Come un liceale innamorato dei giorni nostri alle prese con un sms, Mussolini si firmava languidamente A.T.D.B. (a te da Ben). Ma la tragedia era alle porte. Per lei, l’umiliazione di venire respinta dagli uscieri di Palazzo Venezia. Per lui, le disavventure belliche e il dramma del 25 luglio ‘43.

Privato e pubblico si intrecciarono fino a confondersi. Prima di recarsi dal re, dopo il voto del Gran Consiglio, la telefonata a Claretta che lo implorò, intuitiva come un uomo non può mai essere: «Non andare, non ti fidare. E guardati da Badoglio!». Aveva chiamato la sua donna anche tre anni prima, quando stava per affacciarsi al balcone e gettare l’Italia nel circolo cieco d’una guerra sbagliata.

Dopo l’arresto, e l’armistizio, nei mesi di Salò anche quel loro amore divenne strumento, quasi ostaggio di guerra. I tedeschi si servirono di Claretta per meglio e più da vicino controllare il duce, conoscerne le intenzioni, spiarne i pensieri.

Cosa restava, della fiamma più ardente, dell’ardore degli anni ruggenti? Così un testimone nel ‘50 ricorderà quegli incontri nella casa sul Garda dove i Petacci si erano trasferiti: «Qualche volta, sul far della sera, arrivava Mussolini [...]. Lui la guardava con tenerezza, le tendeva la mano, le diceva: «Buonasera, signora». Poi, con lei accanto, s’inoltrava verso il salone dove la principessa lo accoglieva sempre con un «Benvenuto, Duce».

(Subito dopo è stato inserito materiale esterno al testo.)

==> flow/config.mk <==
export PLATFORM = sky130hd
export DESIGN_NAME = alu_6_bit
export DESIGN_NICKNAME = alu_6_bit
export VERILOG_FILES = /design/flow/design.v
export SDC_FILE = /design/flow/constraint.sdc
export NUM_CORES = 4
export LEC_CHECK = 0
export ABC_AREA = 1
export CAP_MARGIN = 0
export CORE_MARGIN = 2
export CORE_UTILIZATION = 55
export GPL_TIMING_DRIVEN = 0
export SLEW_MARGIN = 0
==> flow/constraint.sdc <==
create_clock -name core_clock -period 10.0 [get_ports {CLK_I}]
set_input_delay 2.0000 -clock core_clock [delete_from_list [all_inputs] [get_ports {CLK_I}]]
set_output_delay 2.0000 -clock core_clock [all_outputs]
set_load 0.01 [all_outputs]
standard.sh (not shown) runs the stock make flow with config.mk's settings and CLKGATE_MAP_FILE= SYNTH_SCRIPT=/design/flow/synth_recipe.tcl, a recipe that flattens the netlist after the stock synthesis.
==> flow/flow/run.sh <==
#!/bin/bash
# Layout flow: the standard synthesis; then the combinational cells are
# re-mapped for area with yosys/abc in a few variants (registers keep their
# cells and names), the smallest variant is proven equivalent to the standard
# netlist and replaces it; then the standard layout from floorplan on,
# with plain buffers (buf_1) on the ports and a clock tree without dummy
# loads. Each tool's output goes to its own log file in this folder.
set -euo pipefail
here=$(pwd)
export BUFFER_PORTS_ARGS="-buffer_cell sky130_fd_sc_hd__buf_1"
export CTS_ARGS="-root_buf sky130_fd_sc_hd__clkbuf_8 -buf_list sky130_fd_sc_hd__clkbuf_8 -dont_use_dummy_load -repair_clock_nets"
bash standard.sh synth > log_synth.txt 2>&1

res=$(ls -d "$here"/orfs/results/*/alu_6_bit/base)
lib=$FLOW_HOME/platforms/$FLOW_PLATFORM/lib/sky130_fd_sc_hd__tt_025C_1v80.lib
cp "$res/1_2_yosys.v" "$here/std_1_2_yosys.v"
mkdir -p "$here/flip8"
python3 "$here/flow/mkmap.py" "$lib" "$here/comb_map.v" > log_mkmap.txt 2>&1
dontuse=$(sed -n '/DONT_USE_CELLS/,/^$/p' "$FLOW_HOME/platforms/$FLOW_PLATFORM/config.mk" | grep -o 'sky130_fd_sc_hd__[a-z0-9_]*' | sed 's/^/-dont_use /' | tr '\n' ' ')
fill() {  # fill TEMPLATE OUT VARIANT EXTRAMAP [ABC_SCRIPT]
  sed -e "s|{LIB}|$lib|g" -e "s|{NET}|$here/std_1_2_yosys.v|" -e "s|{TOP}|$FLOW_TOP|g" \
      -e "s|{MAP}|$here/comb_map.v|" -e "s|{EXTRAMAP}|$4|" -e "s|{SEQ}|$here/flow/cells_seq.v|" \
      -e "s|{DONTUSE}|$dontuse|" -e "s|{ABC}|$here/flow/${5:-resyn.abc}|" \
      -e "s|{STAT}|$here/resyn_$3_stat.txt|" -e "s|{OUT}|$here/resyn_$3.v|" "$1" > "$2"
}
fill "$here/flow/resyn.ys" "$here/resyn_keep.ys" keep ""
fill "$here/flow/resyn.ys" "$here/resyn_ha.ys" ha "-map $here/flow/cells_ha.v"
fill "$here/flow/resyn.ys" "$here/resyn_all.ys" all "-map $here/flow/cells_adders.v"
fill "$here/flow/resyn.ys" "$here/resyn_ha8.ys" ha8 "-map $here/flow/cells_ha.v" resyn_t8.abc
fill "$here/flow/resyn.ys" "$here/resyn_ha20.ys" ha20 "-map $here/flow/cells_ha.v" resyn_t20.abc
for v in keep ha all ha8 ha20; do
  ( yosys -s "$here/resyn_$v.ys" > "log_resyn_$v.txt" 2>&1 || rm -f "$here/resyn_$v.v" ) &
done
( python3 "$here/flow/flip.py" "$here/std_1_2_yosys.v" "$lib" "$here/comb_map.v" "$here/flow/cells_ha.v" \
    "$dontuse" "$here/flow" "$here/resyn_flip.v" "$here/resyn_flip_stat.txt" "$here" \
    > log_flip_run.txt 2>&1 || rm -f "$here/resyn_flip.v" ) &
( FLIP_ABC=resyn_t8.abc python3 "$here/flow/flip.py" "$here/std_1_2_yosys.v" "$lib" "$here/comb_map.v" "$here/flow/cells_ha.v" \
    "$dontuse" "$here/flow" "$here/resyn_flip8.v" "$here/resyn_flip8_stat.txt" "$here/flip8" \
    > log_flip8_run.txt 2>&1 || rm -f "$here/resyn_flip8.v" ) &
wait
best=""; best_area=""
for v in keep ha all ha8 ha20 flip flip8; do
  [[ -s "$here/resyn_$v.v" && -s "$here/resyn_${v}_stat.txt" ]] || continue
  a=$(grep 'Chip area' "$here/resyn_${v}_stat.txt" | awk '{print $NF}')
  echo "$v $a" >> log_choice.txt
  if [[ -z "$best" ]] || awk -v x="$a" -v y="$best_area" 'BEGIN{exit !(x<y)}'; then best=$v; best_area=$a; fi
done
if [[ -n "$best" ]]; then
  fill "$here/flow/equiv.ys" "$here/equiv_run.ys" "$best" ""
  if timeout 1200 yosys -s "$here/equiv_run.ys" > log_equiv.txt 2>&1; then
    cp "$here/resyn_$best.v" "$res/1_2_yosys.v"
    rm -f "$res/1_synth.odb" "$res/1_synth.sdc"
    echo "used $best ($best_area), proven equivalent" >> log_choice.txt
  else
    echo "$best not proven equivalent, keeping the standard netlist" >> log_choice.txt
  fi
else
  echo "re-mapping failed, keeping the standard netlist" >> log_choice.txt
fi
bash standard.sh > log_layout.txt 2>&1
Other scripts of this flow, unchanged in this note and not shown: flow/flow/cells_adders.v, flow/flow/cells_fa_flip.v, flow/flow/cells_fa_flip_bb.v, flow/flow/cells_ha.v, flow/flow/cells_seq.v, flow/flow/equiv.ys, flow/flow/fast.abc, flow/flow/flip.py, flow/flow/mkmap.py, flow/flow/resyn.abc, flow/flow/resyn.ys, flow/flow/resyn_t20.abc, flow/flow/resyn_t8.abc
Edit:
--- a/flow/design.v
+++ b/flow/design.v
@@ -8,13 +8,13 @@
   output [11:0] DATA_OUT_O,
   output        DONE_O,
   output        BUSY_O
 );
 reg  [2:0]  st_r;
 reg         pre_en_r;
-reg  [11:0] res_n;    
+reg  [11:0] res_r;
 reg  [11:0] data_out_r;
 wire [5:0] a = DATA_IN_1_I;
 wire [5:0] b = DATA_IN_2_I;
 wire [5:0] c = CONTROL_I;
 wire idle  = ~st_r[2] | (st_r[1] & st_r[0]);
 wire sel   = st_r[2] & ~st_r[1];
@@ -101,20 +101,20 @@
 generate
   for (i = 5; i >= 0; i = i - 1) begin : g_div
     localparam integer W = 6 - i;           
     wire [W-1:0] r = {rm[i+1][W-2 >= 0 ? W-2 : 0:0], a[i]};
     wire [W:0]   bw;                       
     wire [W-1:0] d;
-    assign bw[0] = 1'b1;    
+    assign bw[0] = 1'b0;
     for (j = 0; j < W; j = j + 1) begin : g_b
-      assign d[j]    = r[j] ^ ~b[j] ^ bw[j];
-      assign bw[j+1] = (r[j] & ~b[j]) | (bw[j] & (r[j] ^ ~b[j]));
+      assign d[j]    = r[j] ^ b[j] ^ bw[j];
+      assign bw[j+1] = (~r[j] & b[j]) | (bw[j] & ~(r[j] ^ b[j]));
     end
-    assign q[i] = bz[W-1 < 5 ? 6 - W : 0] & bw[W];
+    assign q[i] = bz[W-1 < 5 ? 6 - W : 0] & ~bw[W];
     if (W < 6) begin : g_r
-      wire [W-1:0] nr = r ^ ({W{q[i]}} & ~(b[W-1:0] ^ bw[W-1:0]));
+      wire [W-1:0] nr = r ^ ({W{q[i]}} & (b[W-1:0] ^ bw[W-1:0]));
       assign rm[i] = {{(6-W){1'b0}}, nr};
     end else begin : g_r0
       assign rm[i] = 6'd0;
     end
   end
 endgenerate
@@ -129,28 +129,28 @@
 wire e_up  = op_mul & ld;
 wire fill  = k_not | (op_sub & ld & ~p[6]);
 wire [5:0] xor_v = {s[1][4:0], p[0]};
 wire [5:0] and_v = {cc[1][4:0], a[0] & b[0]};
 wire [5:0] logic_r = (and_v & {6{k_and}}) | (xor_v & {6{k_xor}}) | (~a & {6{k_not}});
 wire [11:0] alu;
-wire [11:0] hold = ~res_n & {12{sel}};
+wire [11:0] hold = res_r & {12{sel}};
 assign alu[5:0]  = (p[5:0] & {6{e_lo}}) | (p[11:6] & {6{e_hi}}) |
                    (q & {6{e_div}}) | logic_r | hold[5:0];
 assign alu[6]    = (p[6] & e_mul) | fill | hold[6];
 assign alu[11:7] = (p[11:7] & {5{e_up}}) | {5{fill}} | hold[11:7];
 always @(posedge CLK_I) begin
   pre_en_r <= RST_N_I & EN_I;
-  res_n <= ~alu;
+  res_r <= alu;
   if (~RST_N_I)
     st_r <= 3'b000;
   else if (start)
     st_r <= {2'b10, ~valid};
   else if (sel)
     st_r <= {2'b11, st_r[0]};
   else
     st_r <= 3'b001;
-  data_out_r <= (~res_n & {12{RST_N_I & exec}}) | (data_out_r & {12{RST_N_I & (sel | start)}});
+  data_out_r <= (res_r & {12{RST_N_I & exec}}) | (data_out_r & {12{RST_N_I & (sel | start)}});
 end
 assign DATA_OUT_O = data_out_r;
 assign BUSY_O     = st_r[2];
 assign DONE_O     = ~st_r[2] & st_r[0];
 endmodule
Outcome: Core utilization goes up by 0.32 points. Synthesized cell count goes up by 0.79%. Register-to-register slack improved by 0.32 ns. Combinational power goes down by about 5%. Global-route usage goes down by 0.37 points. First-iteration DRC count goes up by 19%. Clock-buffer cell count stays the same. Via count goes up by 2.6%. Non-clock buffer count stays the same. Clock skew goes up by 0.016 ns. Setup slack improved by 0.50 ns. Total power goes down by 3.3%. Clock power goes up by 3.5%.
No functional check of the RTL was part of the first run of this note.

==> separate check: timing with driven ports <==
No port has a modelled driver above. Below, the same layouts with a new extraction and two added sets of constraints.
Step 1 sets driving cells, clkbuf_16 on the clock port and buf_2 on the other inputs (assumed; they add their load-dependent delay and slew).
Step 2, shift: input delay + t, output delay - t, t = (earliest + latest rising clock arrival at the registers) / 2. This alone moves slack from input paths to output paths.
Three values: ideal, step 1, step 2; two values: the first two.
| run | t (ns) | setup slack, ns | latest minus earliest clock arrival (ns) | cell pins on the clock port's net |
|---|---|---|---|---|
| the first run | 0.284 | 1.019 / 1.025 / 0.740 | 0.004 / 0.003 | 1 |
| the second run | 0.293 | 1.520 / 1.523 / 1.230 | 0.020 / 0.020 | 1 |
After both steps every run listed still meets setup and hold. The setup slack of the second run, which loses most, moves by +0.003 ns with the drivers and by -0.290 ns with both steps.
Background: an optimization exercise with open tools, aiming at small area and a short achievable clock period. Do not read the settings as production practice.

==> inputs of run a <==
// perceptron_top
module perceptron_top #(
    parameter WIDTH = 16
  ) (
    input clk,
    input reset,
    input      val_i,
    output     rdy_o,
    output     val_o,
    input      rdy_i,
    input  [1:0] W1W0b_en_i,
    input        b_i,
    input        W0_i,
    input        W1_i,
    input signed [WIDTH-1:0] X0_i,
    input signed [WIDTH-1:0] X1_i,
    output     Y_o
);
make LEC_CHECK=0 CAP_MARGIN=20 CORE_MARGIN=2 CORE_UTILIZATION=40 SETUP_SLACK_MARGIN=4.5 SLEW_MARGIN=20 SYNTH_HIERARCHICAL=1 SYNTH_MINIMUM_KEEP_SIZE=0 finish   # period 9.0 ns
run.sh (not shown) runs the stock make flow with config.mk's settings and CLKGATE_MAP_FILE= SYNTH_SCRIPT=/design/flow/synth_recipe.tcl, a recipe that flattens the netlist after the stock synthesis.
==> run b (differences from run a) <==
--- a/flow/design.v
+++ b/flow/design.v
@@ -42,15 +42,17 @@
     input        W0_i,
     input        W1_i,
     input  [15:0] X0_i,
     input  [15:0] X1_i,
     output Y_o
 );
 reg [15:0] w0, w1, b;
-reg [15:0] xn0, xn1;    
+reg [15:0] x0, x1;      
+wire [15:0] xn0 = ~x0;  
+wire [15:0] xn1 = ~x1;
 always @ (posedge clk)
 begin
   if (reset == 1)
   begin
     w0 <= 0;
     w1 <= 0;
     b  <= 0;
@@ -60,16 +62,16 @@
     if (W1W0b_en_i == 2'b01) b  <= {b[14:0], b_i};
   end
 end
 always @ (posedge clk)
 begin
   if (en_ingress == 1)
   begin
-    xn0 <= ~X0_i;
-    xn1 <= ~X1_i;
+    x0 <= X0_i;
+    x1 <= X1_i;
   end
 end
 wire onen0_0, twon0_0, nzn0_0, sel1, p2, sel3, p4, sel5, p6, sel7, p8, sel9;
 wire p10, sel11, p12, sel13, p14, sel15, p16, sel17, p18, sel19, p20, sel21;
 wire p22, sel23, p24, sel25, p26, sel27, p28, sel29, p30, sel31, p32, sel33;
 wire p34, onen0_1, twon0_1, nzn0_1, sel35, p36, sel37, p38, sel39, p40, sel41, p42;
 wire sel43, p44, sel45, p46, sel47, p48, sel49, p50, sel51, p52, sel53, p54;
@@ -165,17 +167,17 @@
 wire c1081, s1082, c1083, s1084, c1085, s1086, c1087, s1088, c1089, g1090, q1091, g1092;
 wire q1093, g1094, q1095, g1096, q1097, g1098, q1099, g1100, q1101, g1102, q1103, g1104;
 wire q1105, g1106, q1107, g1108, q1109, g1110, q1111, g1112, q1113, g1114, q1115, g1116;
 wire q1117, g1118, q1119, g1120, q1121, g1122, q1123, g1124, q1125, g1126, q1127, g1128;
 wire q1129, g1130, q1131, g1132, q1133, g1134, q1135, g1136, q1137, g1138, q1139, g1140;
 wire q1141, g1142, q1143, g1144, q1145, g1146, q1147, g1148, q1149, g1150, q1151, g1152;
 wire q1153, G1154, G1155, G1156, G1157, G1158, G1159, P1160, G1161, G1162, P1163, G1164;
-wire G1165, P1166, G1167, G1168, P1169, G1170, G1171, P1172, G1173, P1174, G1175, P1176;
-wire G1177, P1178, G1179, P1180, G1181, G1182, P1183, G1184, P1185, G1186, P1187, G1188;
-wire G1189, P1190, G1191, P1192, G1193, P1194, G1195, P1196, G1197, G1198, P1199, G1200;
+wire G1165, P1166, G1167, G1168, P1169, G1170, G1171, P1172, G1173, G1174, P1175, G1176;
+wire P1177, G1178, P1179, G1180, G1181, P1182, G1183, P1184, G1185, P1186, G1187, P1188;
+wire G1189, P1190, G1191, P1192, G1193, G1194, P1195, G1196, P1197, G1198, G1199, P1200;
 wire G1201;
 booth_enc u_enc0_0 (.wh(w0[1]), .wm(w0[0]), .wl(1'b0), .onen(onen0_0), .twon(twon0_0), .nzn(nzn0_0));
 nor2m u_sel1 (.a(xn0[0]), .b(onen0_0), .y(sel1));
 xor2m u_p2 (.a(sel1), .b(w0[1]), .y(p2));
 oai22m u_sel3 (.a(xn0[1]), .b(onen0_0), .c(xn0[0]), .d(twon0_0), .y(sel3));
 xor2m u_p4 (.a(sel3), .b(w0[1]), .y(p4));
 oai22m u_sel5 (.a(xn0[2]), .b(onen0_0), .c(xn0[1]), .d(twon0_0), .y(sel5));
@@ -1085,51 +1087,50 @@
 assign P1166 = P1163 & q1147;
 assign G1167 = g1106 | (q1107 & G1164);
 assign G1168 = G1165 | (P1166 & g1144);
 assign P1169 = P1166 & q1145;
 assign G1170 = g1108 | (q1109 & G1167);
 assign G1171 = G1168 | (P1169 & g1142);
 assign P1172 = P1169 & q1143;
-assign G1173 = g1112 | (q1113 & g1110);
-assign P1174 = q1113 & q1111;
-assign G1175 = g1116 | (q1117 & g1114);
-assign P1176 = q1117 & q1115;
-assign G1177 = g1136 | (q1137 & g1134);
-assign P1178 = q1137 & q1135;
-assign G1179 = g1140 | (q1141 & g1138);
-assign P1180 = q1141 & q1139;
-assign G1181 = G1173 | (P1174 & G1170);
-assign G1182 = g1118 | (q1119 & G1175);
-assign P1183 = q1119 & P1176;
-assign G1184 = G1177 | (P1178 & g1132);
-assign P1185 = P1178 & q1133;
-assign G1186 = G1171 | (P1172 & G1179);
-assign P1187 = P1172 & P1180;
-assign G1188 = G1182 | (P1183 & G1181);
-assign G1189 = G1184 | (P1185 & g1130);
-assign P1190 = P1185 & q1131;
-assign G1191 = g1122 | (q1123 & g1120);
-assign P1192 = q1123 & q1121;
-assign G1193 = g1126 | (q1127 & g1124);
-assign P1194 = q1127 & q1125;
-assign G1195 = G1189 | (P1190 & g1128);
-assign P1196 = P1190 & q1129;
-assign G1197 = G1191 | (P1192 & G1188);
-assign G1198 = G1195 | (P1196 & G1193);
-assign P1199 = P1196 & P1194;
-assign G1200 = G1198 | (P1199 & G1197);
-assign G1201 = G1186 | (P1187 & G1200);
-wire sign = 1'b1 ^ G1201;
-reg y;
+assign G1173 = g1110 | (q1111 & G1170);
+assign G1174 = g1114 | (q1115 & g1112);
+assign P1175 = q1115 & q1113;
+assign G1176 = g1136 | (q1137 & g1134);
+assign P1177 = q1137 & q1135;
+assign G1178 = g1140 | (q1141 & g1138);
+assign P1179 = q1141 & q1139;
+reg [26:0] cs;
 always @ (posedge clk)
 begin
   if (en_egress == 1)
-    y <= ~sign;
+    cs <= {P1172, G1171, P1179, G1178, P1177, G1176, q1133, g1132, q1131, g1130, q1129, g1128, q1127, g1126, q1125, g1124, q1123, g1122, q1121, g1120, q1119, g1118, q1117, g1116, P1175, G1174, G1173};
 end
-assign Y_o = y;
+assign G1180 = cs[1] | (cs[2] & cs[0]);
+assign G1181 = cs[5] | (cs[6] & cs[3]);
+assign P1182 = cs[6] & cs[4];
+assign G1183 = cs[9] | (cs[10] & cs[7]);
+assign P1184 = cs[10] & cs[8];
+assign G1185 = cs[13] | (cs[14] & cs[11]);
+assign P1186 = cs[14] & cs[12];
+assign G1187 = cs[17] | (cs[18] & cs[15]);
+assign P1188 = cs[18] & cs[16];
+assign G1189 = cs[21] | (cs[22] & cs[19]);
+assign P1190 = cs[22] & cs[20];
+assign G1191 = cs[25] | (cs[26] & cs[23]);
+assign P1192 = cs[26] & cs[24];
+assign G1193 = G1181 | (P1182 & G1180);
+assign G1194 = G1185 | (P1186 & G1183);
+assign P1195 = P1186 & P1184;
+assign G1196 = G1189 | (P1190 & G1187);
+assign P1197 = P1190 & P1188;
+assign G1198 = G1194 | (P1195 & G1193);
+assign G1199 = G1191 | (P1192 & G1196);
+assign P1200 = P1192 & P1197;
+assign G1201 = G1199 | (P1200 & G1198);
+assign Y_o = ~(1'b1 ^ G1201);
 endmodule
 module booth_enc (input wh, input wm, input wl,
                   output onen, output twon, output nzn);
   wire one = wm ^ wl;
   wire two = (wh ^ wm) & ~(wm ^ wl);
   assign onen = ~one;
   assign twon = ~two;
Settings changed: SETUP_SLACK_MARGIN 4.5 to 5.0, TNS_END_PERCENT set to 0.
==> notes.md <==
| item | run b | run a |
|---|---|---|
| Status | no timing/DRC/antenna violations | no timing/DRC/antenna violations |
| Number of non-clock inverters | 37 | 39 |
| Mean post-synth cell area | 10.69 sq um | 10.27 sq um |
| Total track usage | 0.2760 | 0.2666 |
| Routability congestion estimate | 0.8857 | 0.9043 |
| Worst voltage drop across the vdd grid | 0.09291 mV | 0.09691 mV |
| Routing usage on met1 | 0.3573 | 0.3359 |
| Actual transition at the worst max-transition pin | 1.057 ns | 0.8036 ns |
| Register-to-register setup slack | 4.11 ns | 3.53 ns |
| Peak per-stage delay on the critical path | 0.56 ns | 0.87 ns |
| Multi-input gate area | 11880 sq um | 12040 sq um |
| Buffer and inverter count on the worst path | 1 | 0 |
| Worst setup timing slack at the placement stage | 3.541 ns | 2.916 ns |
| Met2 Resource Use GR | 0.4489 | 0.4505 |
| Post-CTS setup-driven buffer insertion count | 147 | 150 |
| Critical Path Source | dp.x1[2] | dp.xn1[13] |
| Worst-case hold path end point | dp.b[2] | dp.b[15] |
No run of this note included a check of the RTL's function; only the layout flow was run.

-- re-timing with driven ports --
In the flow no input, the clock included, has a driving cell. The finished layouts below were timed again as built, in two steps.
Step 1 assumes that a clkbuf_16 drives the clock port and a buf_2 every other input.
Step 2 also shifts input and output timing later by t, the mid clock arrival at the registers, as if the neighbouring blocks saw the same clock.
a / b / c = ideal ports / drivers / drivers and shift; a / b = the first two.
run	t, ns	setup WS [ns]	hold WS [ns]	worst register clock-pin slew, ns	pins driven straight from the clock port
run a	0.420	3.533 / 3.533 / 3.533	0.454 / 0.454 / 0.454	0.08 / 0.08	1
run b	0.441	4.110 / 4.110 / 4.110	0.504 / 0.504 / 0.504	0.10 / 0.10	1
After both steps every run listed still meets setup and hold.
Context: an optimization exercise on an open-source flow, tuned for small area and a short achievable clock period. The choices shown serve that exercise and are no tape-out recipe. Where RTL was checked, it was by simulation tests only, not by an equivalence proof against the original. No functional check of the RTL was part of run 2. No activity file was given, so power comes from the tool's default toggle rates.

$ cat flow/config.mk
export PLATFORM = sky130hd
export DESIGN_NAME = alu_top
export DESIGN_NICKNAME = alu_top
export VERILOG_FILES = /design/flow/design.v
export SDC_FILE = /design/flow/constraint.sdc
export NUM_CORES = 4
export LEC_CHECK = 0
export CAP_MARGIN = 20
export CORE_MARGIN = 2
export CORE_UTILIZATION = 40
export PLACE_DENSITY = 0.6
export SLEW_MARGIN = 20
$ cat flow/constraint.sdc
create_clock -name core_clock -period 7.0 [get_ports {clk}]
set_input_delay 1.4000 -clock core_clock [delete_from_list [all_inputs] [get_ports {clk}]]
set_output_delay 1.4000 -clock core_clock [all_outputs]
set_load 0.01 [all_outputs]
$ cat flow/design.v
`timescale 1ns / 1ps
module alu_top (
    input  logic        clk,
    input  logic [31:0] op1,
    input  logic [31:0] op2,
    input  logic [3:0]  alu_ctrl,
    output logic [31:0] alu_result,
    output logic        zero
    );
logic [31:0] op1_q;
logic [31:0] op2_q;
logic [3:0]  alu_ctrl_q;
logic [31:0] result_d;
logic        zero_d;
always_ff @(posedge clk)
begin
    op1_q      <= op1;
    op2_q      <= op2;
    alu_ctrl_q <= alu_ctrl;
    alu_result <= result_d;
    zero       <= zero_d;
end
alu computation (
    .op1(op1_q),
    .op2(op2_q),
    .alu_ctrl(alu_ctrl_q),
    .alu_result(result_d),
    .zero(zero_d)
    );
endmodule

A volte si tratteneva per la cena. Ma dire cena è esagerato. Sia la principessa sia Mussolini mangiavano come uccellini. Soltanto la signorina Claretta sembrava avere appetito. Si servivano minestrine, verdure lessate, un po’ di formaggio, la frutta. Dopo un po’ Mussolini salutava, Claretta lo accompagnava alla porta e lui raggiungeva a lunghi passi la scorta. Non ricordo di averlo mai udito trattare confidenzialmente la signorina».

All’inizio del ‘45 Mussolini predispose la partenza dei Petacci per l’estero. Lei non volle lasciare l’Italia e il suo Ben. Lo raggiunse a Milano, lo seguì a Como. Furono catturati separatamente dai partigiani, che li tennero assieme, fino al tragico 28 aprile.

Quel giorno, la mantenuta del duce consumò nella tragedia la sua rivincita: «Mi odiano perché lui mi ama. Perché la mia vita è tutta per lui». Era pronta, più dello stesso Mussolini, al sacrificio. Alla sorella Myriam, sua confidente: «Non lo abbandonerò mai, qualunque cosa avvenga. [...] Fa’ sì che sia finalmente detta la verità su di me, su di lui, sul nostro amore sublime, bellissimo, divino, oltre il tempo, oltre la vita».

Un partigiano, dopo la mortale raffica di mitra, le strappò dal collo un ciondolo d’oro. Dietro c’era scritto: «Clara, io sono te e tu sei me. Ben». A rileggerle oggi, quelle parole, si fatica a riconoscervi l’impronta della storia. Eppure... Forse è stata ancora più tagliente e spietata, la storia, con quella frase di Ben, che non sfigurerebbe stampata su carta velina, attorno a un bacio di cioccolato.